● **Prompt**
Using the entries below, show all lines with the string "antenna".

● **Data for this exercise**
**design.v**
```verilog
module	bimpy(i_clk, i_reset, i_ce, i_a, i_b, o_r);
	parameter	BW=18, LUTB=2;
	input				i_clk, i_reset, i_ce;
	input		[(LUTB-1):0]	i_a;
	input		[(BW-1):0]	i_b;
	output	reg	[(BW+LUTB-1):0]	o_r;
	wire	[(BW+LUTB-2):0]	w_r;
	wire	[(BW+LUTB-3):1]	c;
	assign	w_r =  { ((i_a[1])?i_b:{(BW){1'b0}}), 1'b0 }
				^ { 1'b0, ((i_a[0])?i_b:{(BW){1'b0}}) };
	assign	c = { ((i_a[1])?i_b[(BW-2):0]:{(BW-1){1'b0}}) }
			& ((i_a[0])?i_b[(BW-1):1]:{(BW-1){1'b0}});
	initial	o_r = 0;
	always @(posedge i_clk)
		if (i_reset)
			o_r <= 0;
		else if (i_ce)
			o_r <= w_r + { c, 2'b0 };
endmodule
module sgnmpy_12x12(i_clk, i_reset, i_ce, i_a, i_b, i_aux, o_p, o_aux);
	parameter	NA=12, NB=12, DLY=5;
	input					i_clk, i_reset, i_ce;
	input		signed	[(NA-1):0]	i_a;
	input		signed	[(NB-1):0]	i_b;
	input					i_aux;
	output	reg	signed	[(NA+NB-1):0]	o_p;
	output	reg				o_aux;
	localparam NS = (NA < NB) ? NA : NB;
	localparam NL = (NA < NB) ? NB : NA;
	wire	[(NS-1):0]	i_s;	 
	wire	[(NL-1):0]	i_l;	 
	generate if (NA < NB)
	begin : BITADJ
		assign	i_s = i_a;
		assign	i_l = i_b;
	end else begin
		assign	i_s = i_b;
		assign	i_l = i_a;
	end endgenerate
	reg		[(NS-1):0]	u_s;
	reg		[(NL-1):0]	u_l;
	reg		[(DLY-1):0]	u_sgn;
	reg				u_aux;
	initial	u_aux = 1'b0;
	always @(posedge i_clk)
	if(i_reset)
			u_aux <= 1'b0;
		else if (i_ce)
			u_aux <= i_aux;
	initial	u_s = 0;
	initial	u_l = 0;
	always @(posedge i_clk)
	if(i_reset)
	begin
		u_s <= 0;
		u_l <= 0;
	end else if (i_ce)
	begin
		u_s <= (i_s[NS-1])?(-i_s):i_s;
		u_l <= (i_l[NL-1])?(-i_l):i_l;
	end
	initial	u_sgn = 0;
	always @(posedge i_clk)
	if(i_reset)
		u_sgn <= 0;
	else if (i_ce)
		u_sgn <= { u_sgn[(DLY-2):0], ((i_s[NS-1])^(i_l[NL-1])) };
	wire	[(NA+NB-1):0]	u_r;
	wire			w_aux;
	umpy_12x12	umpy(i_clk, i_reset, i_ce, u_s, u_l, u_aux, u_r, w_aux);
	initial	o_p = 0;
	always @(posedge i_clk)
	if(i_reset)
		o_p <= 0;
	else if (i_ce)
		o_p <= (u_sgn[DLY-1])?(-u_r):u_r;
	initial	o_aux = 1'b0;
	always @(posedge i_clk)
	if(i_reset)
		o_aux <= 1'b0;
	else if (i_ce)
		o_aux <= w_aux;
endmodule
module umpy_12x12(i_clk, i_reset, i_ce, i_a, i_b, i_aux, o_p, o_aux);
	parameter	NA=12, NB=12;
	input					i_clk, i_reset, i_ce;
	input		signed	[(NA-1):0]	i_a;
	input		signed	[(NB-1):0]	i_b;
	input					i_aux;
	output	reg	signed	[(NA+NB-1):0]	o_p;
	output	reg				o_aux;
	localparam NS = (NA < NB) ? NA : NB;
	localparam NL = (NA < NB) ? NB : NA;
	wire	[(NS-1):0]	i_s;	 
	wire	[(NL-1):0]	i_l;	 
	generate if (NA < NB)
	begin : BITADJ
		assign	i_s = i_a;
		assign	i_l = i_b;
	end else begin
		assign	i_s = i_b;
		assign	i_l = i_a;
	end endgenerate
	reg	A_0;
	wire	[13:0]	S_0_00;
	bimpy #(NB) initialmpy_0_0(i_clk, i_reset, i_ce, i_s[1:0], i_l, S_0_00);
	wire	[13:0]	S_0_01;
	bimpy #(NB) initialmpy_1_0(i_clk, i_reset, i_ce, i_s[3:2], i_l, S_0_01);
	wire	[13:0]	S_0_02;
	bimpy #(NB) initialmpy_2_0(i_clk, i_reset, i_ce, i_s[5:4], i_l, S_0_02);
	wire	[13:0]	S_0_03;
	bimpy #(NB) initialmpy_3_0(i_clk, i_reset, i_ce, i_s[7:6], i_l, S_0_03);
	wire	[13:0]	S_0_04;
	bimpy #(NB) initialmpy_4_0(i_clk, i_reset, i_ce, i_s[9:8], i_l, S_0_04);
	wire	[13:0]	S_0_05;
	bimpy #(NB) initialmpy_5_0(i_clk, i_reset, i_ce, i_s[11:10], i_l, S_0_05);
	initial	A_0 = 0;
	always @(posedge i_clk)
	if(i_reset)
		A_0 <= 1'b0;
	else if (i_ce)
		A_0 <= i_aux;
	reg	[(17-1):0]	S_1_00;  
	reg	[(17-1):0]	S_1_01;  
	reg	[(17-1):0]	S_1_02;  
	reg	A_1;
	initial	S_1_00 = 0;
	initial	S_1_01 = 0;
	initial	S_1_02 = 0;
	always @(posedge i_clk)
	if(i_reset)
	begin
		S_1_00 <= 0;
		S_1_01 <= 0;
		S_1_02 <= 0;
	end else if (i_ce)
	begin
		S_1_00 <= { 2'b0, S_0_00 } + { S_0_01, 2'b0 };
		S_1_01 <= { 2'b0, S_0_02 } + { S_0_03, 2'b0 };
		S_1_02 <= { 2'b0, S_0_04 } + { S_0_05, 2'b0 };
	end
	initial	A_1 = 0;
	always @(posedge i_clk)
	if(i_reset)
		A_1 <= 1'b0;
	else if (i_ce)
		A_1 <= A_0;
	reg	[(22-1):0]	S_2_00;  
	reg	[(22-1):0]	S_2_01;  
	reg	A_2;
	initial	S_2_00 = 0;
	initial	S_2_01 = 0;
	always @(posedge i_clk)
	if(i_reset)
	begin
		S_2_00 <= 0;
		S_2_01 <= 0;
	end else if (i_ce)
	begin
		S_2_00 <= { 4'b0, S_1_00 } + { S_1_01, 4'b0 };
		S_2_01 <= { 5'b0, S_1_02 };
	end
	initial	A_2 = 0;
	always @(posedge i_clk)
	if(i_reset)
		A_2 <= 1'b0;
	else if (i_ce)
		A_2 <= A_1;
	reg	[(24-1):0]	S_3_00;  
	reg	A_3;
	initial	S_3_00 = 0;
	always @(posedge i_clk)
	if(i_reset)
	begin
		S_3_00 <= 0;
	end else if (i_ce)
	begin
		S_3_00 <= { 2'b0, S_2_00 } + { S_2_01 
[15:0], 8'b0 };
	end
	initial	A_3 = 0;
	always @(posedge i_clk)
	if(i_reset)
		A_3 <= 1'b0;
	else if (i_ce)
		A_3 <= A_2;
	assign	o_p = S_3_00[(NA+NB-1):0];
	assign	o_aux = A_3;
	wire	[6-1:0]	unused;
	assign	unused = { S_2_01[21:16] };
endmodule
```
**run.sh**
```bash
#!/bin/bash
# OpenROAD 26Q1-2900-gdf79404cd8, Yosys 0.63+post, stock flow scripts
make -C /OpenROAD-flow-scripts/flow DESIGN_CONFIG=/design/flow/config.mk WORK_HOME=/design/flow/orfs finish
```
**config.mk**
```make
export PLATFORM = sky130hd
export DESIGN_NAME = sgnmpy_12x12
export DESIGN_NICKNAME = sgnmpy_12x12
export VERILOG_FILES = /design/flow/design.v
export SDC_FILE = /design/flow/constraint.sdc
export NUM_CORES = 4
export LEC_CHECK = 1
export CORE_UTILIZATION = 40
```
**constraint.sdc**
```tcl
current_design sgnmpy_12x12

set clk_period 8.7
set clk_io_pct 0.2

create_clock -name clk0 -period $clk_period [get_ports {i_clk}]

set non_clock_inputs [all_inputs -no_clocks]
set_input_delay [expr $clk_period * $clk_io_pct] -clock clk0 $non_clock_inputs
set_output_delay [expr $clk_period * $clk_io_pct] -clock clk0 [all_outputs]
```
==> summary.rpt <==
IMPLEMENTATION SUMMARY REPORT
----------------------------------------------------
[Outcome]
  Outcome ........................ completed

[Synth]
  Netlist area before placement ........................ 16500 um2
  Total cells reported by yosys after synthesis ........................ 1949
  Biggest area cells ........................ dfxtp_1, ha_1, mux2i_1
  Registers, synthesis ........................ 255
  Number of synthesized flops with an enable pin ........................ 0
  Most repeated cell in the gate-level netlist after synthesis ........................ dfxtp_1
  Mean area per synthesized cell ........................ 8.47 um2
  Sequential cell area fraction in the yosys report ........................ 30.9%
  Top cells by count ........................ dfxtp_1, nor2_1, ha_1, and2_1, nand2_1
  Synth warnings ........................ 5
  Post-synthesis cell count ........................ 1949
  Fraction of synthesized cell area taken by the top area cell type ........................ 30.9%
  Primary flip-flop cell chosen by synthesis mapping ........................ dfxtp_1
  Area of the synthesized netlist per yosys stat ........................ 16500 um2
  Synth unique cells ........................ 65
  Largest area contributor in the synthesized netlist ........................ dfxtp_1
  Fraction of registers with async set/reset ........................ 0%

[Placement]
  Count of buffers inserted at the top-level ports ........................ 52
  Placed inst area ........................ 17400 um2
  Post-detail-place hpwl ........................ 27900 um
  Worst slack after detailed placement ........................ 4790 ps
  GPL Wtd Cong ........................ 0.885

[Global route]
  Most heavily used metal layer in global routing ........................ met1
  Total track usage ........................ 19.2%
  Congestion Overflow GR ........................ 0
  Initial antenna violation count ........................ 0
  Global-route track usage on met3 ........................ 2.92%
  Met2 demand-to-capacity share in global routing ........................ 28.7%
  Number of global-route vias before repair ........................ 12000
  Largest net degree at the start of global routing ........................ 74
  First-pass GRT wire length ........................ 63400 um
  Grt met1 use ........................ 29.7%

[Clocking]
  TritonCTS clock tree ........................ done
  Post-cts hold-fix buffer tally ........................ 0
  Number of sinks on the clock net ........................ 255
  Clock tree buffer depth ........................ 3
  Clk root buf ........................ clkbuf_16
  TritonCTS Buffers ........................ 28
  Post-cts gate resize count ........................ 0
  Number of H-tree levels ........................ 1
  Clock slew seen by the registers of the worst setup and hold paths ........................ 60 ps
  Clk Latency, worst-skew pair ........................ 560 ps
  Post-CTS setup buffer count ........................ 0

[Worst setup path]
  Data arrival, critical path ........................ 3800 ps
  Largest driver fanout on the critical path ........................ 13
  Nature of the critical path endpoint ........................ flop
  CP startpoint kind ........................ flop
  Data required time of the worst path ........................ 9120 ps
  Type of the worst setup path ........................ flop to flop

[Timing]
  Achievable clock frequency ........................ 0.296 GHz
  Final max-slew violation count ........................ 0
  Normalized max-slew margin ........................ 43.7%
  Sum of negative setup slack ........................ 0 ps
  Transition time at the pin with the least slew margin ........................ 844 ps
  Worst clock skew ........................ 20.0 ps
  Final-report hold violation count ........................ 0
  Final Critical Period ........................ 3380 ps
  Crit path setup slack, layout ........................ 5320 ps
  Unrepaired setup endpoints after global routing ........................ no
  Worst hold slack ........................ 454 ps
  Final setup violating endpoints ........................ 0
  Share of the clock period used by the worst path after layout ........................ 38.9%

[Run]
  Log Warnings ........................ 25
  Number of maximum-capacitance violations ........................ 0

[Route]
  Wirelength, routed ........................ 38600 um
  Tally of nets with antenna violations remaining after routing ........................ 0
  Via count normalized by instance count ........................ 5.23
  Number of antenna diodes ........................ 0
  Routed vias ........................ 13100
  Detailed-router iteration count before antenna repair ........................ 5
  Final routed DRC violation total ........................ 0
  Iteration-0 DRC Markers ........................ 675
  Average wire length per cell after detail routing ........................ 15.4 um

[Die]
  Chip width ........................ 205 um
  Initial standard-cell utilization of the core ........................ 40.5%
  Standard-cell rows ........................ 74
  Standard cell core area ........................ 40700 um2
  Die Y-Extent ........................ 205 um
  Die Footprint ........................ 42100 um2
  IO Pins ........................ 53

[Min path]
  Worst hold-check path type ........................ flop to flop

[Layout]
  Ratio of cells with drive above 1 in the final layout ........................ 4.06%
  Fillcell total ........................ 3874
  FF/Latch Area ........................ 5100 um2
  Final instance area ........................ 18400 um2
  Synth-to-Final Area Change ........................ 11.7%
  Total area of multi-input combinational cells ........................ 10800 um2

[Power and ir drop]
  Power density normalized to cell area ........................ 152 nW/um2
  Max rail drop VDD ........................ 0.000155 V
  Leakage component of the power ........................ 0.00825 uW

----------------------------------------------------
==> metal layers <==
layer | share of wire, % | up-vias
met5 | 0 | -
met4 | 2.4 | 0
met3 | 4.1 | 57
met2 | 42 | 196
met1 | 51 | 5931
li1 | - | 6894
==> worst max-delay path, stage by stage (launching register included) <==
cell,delay (ps)
dfxtp_1,870
and2_1,230
ha_1,240
ha_1,320
nor2b_1,160
o21a_1,180
o21ai_0,360
a211oi_1,190
a311oi_1,370
xor2_1,220
o21ai_0,90
==> cells in the final DEF, fill, tap and decap left out, drive strengths merged, types with 12 or more instances in the layout <==
cell type / netlist / layout
mux2i: 100 / 100
xor2: 80 / 80
o21a: 12 / 12
a211oi: 66 / 66
clkbuf: 79 / 38
nand3: 26 / 26
and2: 139 / 139
a21oi: 99 / 99
or3: 18 / 18
o31ai: 17 / 17
o21bai: 18 / 18
nand2: 135 / 135
xnor2: 50 / 50
dfxtp: 255 / 255
inv: 50 / 50
nor2: 244 / 244
a21o: 32 / 32
nor3: 41 / 41
nor2b: 17 / 17
a31oi: 15 / 15
buf: 20 / 17
o21ai: 123 / 123
nand2b: 15 / 15
clkdlybuf4s50: 0 / 50
ha: 198 / 198
==> path summary, 6_finish.rpt <==
kind | start | endpoint | slack (ps) | cells after the start
worst max-delay path | u_s[3] | umpy.initialmpy_4_0.o_r[12] | 5320 | 10
worst min-delay path | o_p[20] | o_p[20] | 450 | 2
worst max register to register | u_s[3] | umpy.initialmpy_4_0.o_r[12] | 5320 | 10
worst min register to register | o_p[20] | o_p[20] | 450 | 2
==> where the power goes <==
part | switching, uW | internal (uW)
Combinational | 163 | 122
Clock | 488 | 768
Sequential | 52.6 | 1200
==> final cells by class <==
| cell class | instances | share of cell area [%] |
|---|---|---|
| Clock buffer | 38 | 4.17 |
| Clock inverter | 14 | 1.15 |
| Inverter | 50 | 1.02 |
| Multi-Input combinational cell | 1545 | 58.9 |
| Sequential cell | 255 | 27.7 |
| Tap cell | 532 | 3.61 |
| Timing Repair Buffer | 67 | 3.47 |
==> per-stage QoR <==
| stage | total power, uW | util, % | instances |
|---|---|---|---|
| floorplan | 1470 | - | 1949 |
| global placement | 1570 | 42.8 | 2449 |
| detailed placement | 1570 | 42.8 | 2449 |
| CTS | 2830 | 45.2 | 2501 |
| global route | 2920 | 45.2 | 2501 |
| finish | 2800 | 45.2 | 2501 |
==> logic make-up after synthesis <==
| family | share of synthesized area, % |
|---|---|
| AOI/OAI and AO/OA | 17.0 |
| xor gates and xnor gates | 6.90 |
| adders and majority gates | 16.4 |
| buffers and inverters | 3.40 |
| DFF | 30.9 |
| muxes | 6.07 |
| and+or+nand+nor | 19.4 |
==> state kept, by name, indices dropped and copies added, names as in the netlist, 5 cells and up <==
signal / cells
u_sgn: 5
umpy.initialmpy_0_0.o_r: 14
umpy.S_3_00: 24
umpy.initialmpy_2_0.o_r: 14
umpy.initialmpy_1_0.o_r: 14
umpy.S_1_00: 17
umpy.initialmpy_5_0.o_r: 14
u_s: 12
umpy.S_2_00: 22
umpy.S_2_01: 16
umpy.initialmpy_3_0.o_r: 14
umpy.initialmpy_4_0.o_r: 14
umpy.S_1_02: 16
umpy.S_1_01: 17
o_p: 24
u_l: 12
No activity file was given, so power comes from the tool's default toggle rates.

● **Result for this task**
  Initial antenna violation count ........................ 0
  Tally of nets with antenna violations remaining after routing ........................ 0
  Number of antenna diodes ........................ 0
  Detailed-router iteration count before antenna repair ........................ 5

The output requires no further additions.